ACTION ITEM >> From the records below, state how many lines include the word "with", giving only that number.

Top of RECORDS FOR THE TASK

This design comes from an exercise in tuning for small area and a short achievable clock period on the open sky130 flow, not from production work.
In this exercise RTL edits were held to simulation tests only and were not proved equivalent to the original.

== run A ==
Design tvg_blend4, start of the top module:
module tvg_blend4 (
    input  wire         clk,
    input  wire         rst,           
    input  wire         in_valid,
    input  wire [1:0]   in_op,         
    input  wire         in_cs,         
    input  wire [1:0]   in_mm,         
    input  wire [31:0]  in_color,      
    input  wire [7:0]   in_opacity,    
    input  wire [7:0]   in_cov,        
    input  wire [127:0] in_dst,        
    input  wire [127:0] in_src,        
    input  wire [127:0] in_mask,       
    output reg          out_valid,
    output wire [127:0] out_pix,       
    output reg          out_dst_rd,    
    output reg          out_mask_rd    
);
Size in the first run: ~1400 flip-flops, roughly 570 I/O pins, roughly 110000 um2 of cells after synthesis.
clock: 30.0 ns
lec_check: 0
cap_margin: 35
core_margin: 2
core_utilization: 75
cts_cluster_diameter: 60
cts_cluster_size: 20
place_density: 0.82
slew_margin: 60
synth_hierarchical: 1
standard.sh (not shown) runs the stock make flow with config.mk's settings and CLKGATE_MAP_FILE= SYNTH_SCRIPT=/design/flow/synth_recipe.tcl, a recipe that flattens the netlist after the stock synthesis.
==> flow/flow/run.sh <==
#!/bin/bash
# Layout of the version: the standard flow (standard.sh: ORFS synthesis
# and layout, unchanged), with the port buffers that global placement
# inserts on every input and output made sky130_fd_sc_hd__buf_2 instead of
# the flow's default choice (clkdlybuf4s50_1, a slow delay cell).
set -euo pipefail
export BUFFER_PORTS_ARGS="-buffer_cell sky130_fd_sc_hd__buf_2"
bash standard.sh > standard.log 2>&1
Having completed the whole flow, run A delivered a layout that passed the timing, design-rule and antenna checks.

Bottom of RECORDS FOR THE TASK

EXERCISE SOLUTION >> 2